Tuesday, March 2, 2010

Marriage

I am being reminded over and over this week that marriage is not about loving your spouse - it is about loving our Lord and honoring the commitment we made to Him to love the other person as long as we both shall live. I am so saddened to see that marriages are ending or not even happening. It seems like that first marriage, you know, the one where you are blissfully in love and really do think it might be the one to defy statistics and last forever  - that it is pretty devastating when it does end in divorce. But, that marriages that follow, as soon as things start heading down that path of hurt, neglect, not meeting my needs -- it is a little easier each time to just call it quits. Couples also choose to just live together instead of getting married. All of this makes me so sad! It makes me sad for my own heart (previously divorced and all the pains of it are stirred up when I hear of other divorces), for the hearts of the people in these broken relationships, for the children that may be involved (who are adding another layer of brick to the walls around their tender hearts), for society as we all "pay" for broken homes and neglectful behavior, but most of all, for God. He is the Creator of the family and it seems as if family is almost a dirty word in our culture. As a community, it is ok to promote anything for a minority sector or a group of hurting individuals - but now that the traditional family unit is becoming a minority - who will speak up and rally for this cause? Is it worth the fight?
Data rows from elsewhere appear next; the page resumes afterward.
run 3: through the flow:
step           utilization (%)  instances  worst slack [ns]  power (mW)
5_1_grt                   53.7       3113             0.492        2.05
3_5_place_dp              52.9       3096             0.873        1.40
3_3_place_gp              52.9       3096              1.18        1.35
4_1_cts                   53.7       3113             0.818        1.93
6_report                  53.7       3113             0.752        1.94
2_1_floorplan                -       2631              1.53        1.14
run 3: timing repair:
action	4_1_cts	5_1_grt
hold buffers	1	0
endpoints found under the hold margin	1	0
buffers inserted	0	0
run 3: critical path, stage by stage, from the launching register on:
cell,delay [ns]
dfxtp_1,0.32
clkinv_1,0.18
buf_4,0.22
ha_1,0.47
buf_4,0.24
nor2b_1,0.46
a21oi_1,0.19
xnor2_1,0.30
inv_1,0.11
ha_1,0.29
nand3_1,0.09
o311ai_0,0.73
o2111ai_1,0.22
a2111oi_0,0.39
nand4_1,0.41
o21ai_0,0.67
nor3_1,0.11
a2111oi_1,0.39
File: src/rtl/rtc_staged.sv
module rtc_staged
  import rtc_pkg::*;
#(
  parameter int COMMIT_CYCLES = 8,
  parameter int TICK_DIV      = 64
) (
  input  logic              clk,
  input  logic              rst,
  input  logic              bus_wr,
  input  logic              bus_rd,
  input  logic [ADDR_W-1:0] bus_addr,
  input  logic [DATA_W-1:0] bus_wdata,
  output logic [DATA_W-1:0] bus_rdata,
  output logic              irq_alarm
);
  logic [DATA_W-1:0]   ctrl_q, ctrl_d, wdog_q, sec_q, stat_word;
  logic [DATA_W-1:0]   pend_q [N_STAGED];
  logic [DATA_W-1:0]   keep_q [N_STAGED-1];
  logic [N_STAGED-1:0] stale_q, stale_d, wr_oh, commit_oh;
  logic [DATA_W-1:0]   p0_base, p0_wdata;
  logic ctrl_wr, ctrl_set_wr, ctrl_clr_wr, p0_set_wr, p0_clr_wr, wdog_wr;
  logic match, wake_set, wake_q, wclr_q, irq_q;

  // address decode
  always_comb begin
    wr_oh       = '0;
    ctrl_wr     = 1'b0;
    ctrl_set_wr = 1'b0;
    ctrl_clr_wr = 1'b0;
    p0_set_wr   = 1'b0;
    p0_clr_wr   = 1'b0;
    wdog_wr     = 1'b0;
    if (bus_wr) begin
      case (bus_addr)
        A_CTRL:     ctrl_wr     = 1'b1;
        A_CTRL_SET: ctrl_set_wr = 1'b1;
        A_CTRL_CLR: ctrl_clr_wr = 1'b1;
        A_WDOG:     wdog_wr     = 1'b1;
        A_P0:       wr_oh[IDX_P0] = 1'b1;
        A_P0_SET: begin wr_oh[IDX_P0] = 1'b1; p0_set_wr = 1'b1; end
        A_P0_CLR: begin wr_oh[IDX_P0] = 1'b1; p0_clr_wr = 1'b1; end
        A_P1:       wr_oh[IDX_P1]  = 1'b1;
        A_P2:       wr_oh[2]       = 1'b1;
        A_P3:       wr_oh[3]       = 1'b1;
        A_P4:       wr_oh[4]       = 1'b1;
        A_P5:       wr_oh[5]       = 1'b1;
        A_ALM:      wr_oh[IDX_ALM] = 1'b1;
        A_SEC:      wr_oh[IDX_SEC] = 1'b1;
        default: ;
      endcase
    end
  end

  // persistent0 alias merge; the wake flag is hardware-owned and never staged
  assign p0_base  = (stale_q[IDX_P0] ? pend_q[IDX_P0] : keep_q[IDX_P0]) & ~WAKE_M;
  assign p0_wdata = p0_set_wr ? ((p0_base | bus_wdata) & ~WAKE_M) :
                    p0_clr_wr ? (p0_base & ~bus_wdata) :
                                (bus_wdata & ~WAKE_M);

  always_ff @(posedge clk) begin
    for (int i = 0; i < N_STAGED; i++) begin
      if (rst)           pend_q[i] <= '0;
      else if (wr_oh[i]) pend_q[i] <= (i == IDX_P0) ? p0_wdata : bus_wdata;
    end
  end

  assign stale_d = (stale_q & ~commit_oh) | wr_oh;

  always_ff @(posedge clk) begin
    if (rst) stale_q <= '0;
    else     stale_q <= stale_d;
  end

  rtc_commit_seq #(
    .N             (N_STAGED),
    .COMMIT_CYCLES (COMMIT_CYCLES)
  ) u_seq (
    .clk       (clk),
    .rst       (rst),
    .stale     (stale_q),
    .fast      (keep_q[IDX_P1][PB_FORCE]),
    .commit_oh (commit_oh)
  );

  always_ff @(posedge clk) begin
    for (int i = 0; i < N_STAGED - 1; i++) begin
      if (rst)               keep_q[i] <= '0;
      else if (commit_oh[i]) keep_q[i] <= pend_q[i];
    end
  end

  rtc_seconds #(
    .W        (DATA_W),
    .TICK_DIV (TICK_DIV)
  ) u_sec (
    .clk      (clk),
    .rst      (rst),
    .load     (commit_oh[IDX_SEC]),
    .load_val (pend_q[IDX_SEC]),
    .sec      (sec_q)
  );

  // alarm compare on committed values only
  assign match    = (sec_q == keep_q[IDX_ALM]) && keep_q[IDX_P0][PB_ALM_EN];
  assign wake_set = match && keep_q[IDX_P0][PB_WAKE_EN];

  always_ff @(posedge clk) begin
    if (rst) begin
      wake_q <= 1'b0;
      wclr_q <= 1'b0;
    end else begin
      wake_q <= (wake_q & ~(commit_oh[IDX_P0] & wclr_q)) | wake_set;
      if (p0_clr_wr && bus_wdata[PB_WAKE]) wclr_q <= 1'b1;
      else if (commit_oh[IDX_P0])          wclr_q <= 1'b0;
    end
  end

  always_ff @(posedge clk) begin
    if (rst)          wdog_q <= '0;
    else if (wdog_wr) wdog_q <= bus_wdata;
  end

  // control: hardware set of alarm status outranks a software clear
  always_comb begin
    ctrl_d = ctrl_q;
    if (ctrl_wr)     ctrl_d = (ctrl_q & ~CTRL_SW_M) | (bus_wdata & CTRL_SW_M);
    if (ctrl_set_wr) ctrl_d = ctrl_q | (bus_wdata & CTRL_SW_M);
    if (ctrl_clr_wr) ctrl_d = ctrl_q & ~(bus_wdata & CTRL_ALL_M);
    if (match)       ctrl_d[CB_ALM_ST] = 1'b1;
  end

  always_ff @(posedge clk) begin
    if (rst) begin
      ctrl_q <= '0;
      irq_q  <= 1'b0;
    end else begin
      ctrl_q <= ctrl_d;
      irq_q  <= ctrl_d[CB_ALM_ST] & ctrl_d[CB_ALM_IE];
    end
  end

  assign irq_alarm = irq_q;

  always_comb begin
    stat_word = '0;
    stat_word[STALE_LSB +: N_STAGED] = stale_q;
    stat_word[PRESENT_BIT] = 1'b1;
  end

  always_ff @(posedge clk) begin
    if (rst) bus_rdata <= '0;
    else if (bus_rd) begin
      case (bus_addr)
        A_CTRL, A_CTRL_SET, A_CTRL_CLR: bus_rdata <= ctrl_q;
        A_STAT:                         bus_rdata <= stat_word;
        A_SEC:                          bus_rdata <= sec_q;
        A_ALM:                          bus_rdata <= keep_q[IDX_ALM];
        A_WDOG:                         bus_rdata <= wdog_q;
        A_P0, A_P0_SET, A_P0_CLR:       bus_rdata <= keep_q[IDX_P0] | (wake_q ? WAKE_M : '0);
        A_P1:                           bus_rdata <= keep_q[IDX_P1];
        A_P2:                           bus_rdata <= keep_q[2];
        A_P3:                           bus_rdata <= keep_q[3];
        A_P4:                           bus_rdata <= keep_q[4];
        A_P5:                           bus_rdata <= keep_q[5];
        default:                        bus_rdata <= '0;
      endcase
    end
  end

  AST_STALE_ON_WRITE: assert property (@(posedge clk) disable iff (rst) (|wr_oh) |=> ((stale_q & $past(wr_oh)) == $past(wr_oh)));
  AST_COMMIT_CLEARS: assert property (@(posedge clk) disable iff (rst) (|(commit_oh & ~wr_oh)) |=> ((stale_q & $past(commit_oh & ~wr_oh)) == '0));
  AST_ALARM_STATUS: assert property (@(posedge clk) disable iff (rst) match |=> ctrl_q[CB_ALM_ST]);
  AST_IRQ_GATED: assert property (@(posedge clk) disable iff (rst) irq_alarm |-> (ctrl_q[CB_ALM_ST] && ctrl_q[CB_ALM_IE]));
  AST_PRESENT: assert property (@(posedge clk) disable iff (rst) (bus_rd && bus_addr == A_STAT) |=> bus_rdata[PRESENT_BIT]);
endmodule

File: config.mk
export PLATFORM = sky130hd
export DESIGN_NAME = rtc_staged
export DESIGN_NICKNAME = d
export VERILOG_FILES = /design/src/rtl/rtc_pkg.sv /design/src/rtl/rtc_commit_seq.sv /design/src/rtl/rtc_seconds.sv /design/src/rtl/rtc_staged.sv
export SDC_FILE = /design/constraint.sdc
export NUM_CORES = 1
export LEC_CHECK = 0
export BUFFER_PORTS_ARGS = -buffer_cell sky130_fd_sc_hd__buf_4
export CORE_MARGIN = 1
export CORE_UTILIZATION = 45
export CTS_BUF_LIST = sky130_fd_sc_hd__clkbuf_4
export CTS_CLUSTER_SIZE = 30
export DETAILED_ROUTE_END_ITERATION = 10
export SLEW_MARGIN = 20
export SYNTH_ARGS = -nofsm -noshare
export SYNTH_HDL_FRONTEND = slang
export SYNTH_SLANG_ARGS = --single-unit
File: constraint.sdc
create_clock -name clk -period 6.9 [get_ports clk]
set_input_delay 1.035 -clock clk [delete_from_list [all_inputs] [get_ports clk]]
set_output_delay 1.035 -clock clk [all_outputs]
set_load 0.01 [all_outputs]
I believe it is. I heard someone say before that when you enter into a marriage with someone, it is like putting two pieces of duct tape together - sticky side facing each other. Yes, you can get them apart, just like you can end a marriage, but it is hard for both sides. The pieces of tape get ripped, stretched, and in the end, there is a residual of each piece of tape left on the other. A divorce is the same way. You can end a marriage, but your hearts both get torn and beaten up in the process and in the end, there is a piece of you that is lost and a piece of the other that remains. The other problem is that after the duct tape is removed from our heart, it leaves a tender place, which we quickly callous over for protection. So the next time we fall in love, we don't fall so deeply in love. We become sarcastic and cynical, never to be so vulernable with another again. With each divorce, a person becomes even more calloused - until their heart turns into a self-centered, what-can-you-do-for-me heart of stone. Only seeking to use others for what they can take, never to be hurt again. It is like the old song, "I Am An Island": a rock feels no pain - and an island never cries. How very sad.

But what if we reach these difficult points in live, in marriage and we dredge through the murky waters together? It is hard. It takes time. It takes patience and strength of character. In the end, we may end up falling back in love with the one who has been so patient, kind and long suffering with us. When God is about strengthening marriages and building families, why would we want to work against Him? When He is on our side, we can do all things (Phil 4:13). Does it seem like nonsense to our world. Yes. But does it show how awesome God is in the end when we are able to make it through such difficult, nonsensical times together?  For sure!

There are families and marriages hurting all around us - so let's all start rallying around the family and fight for the hurting.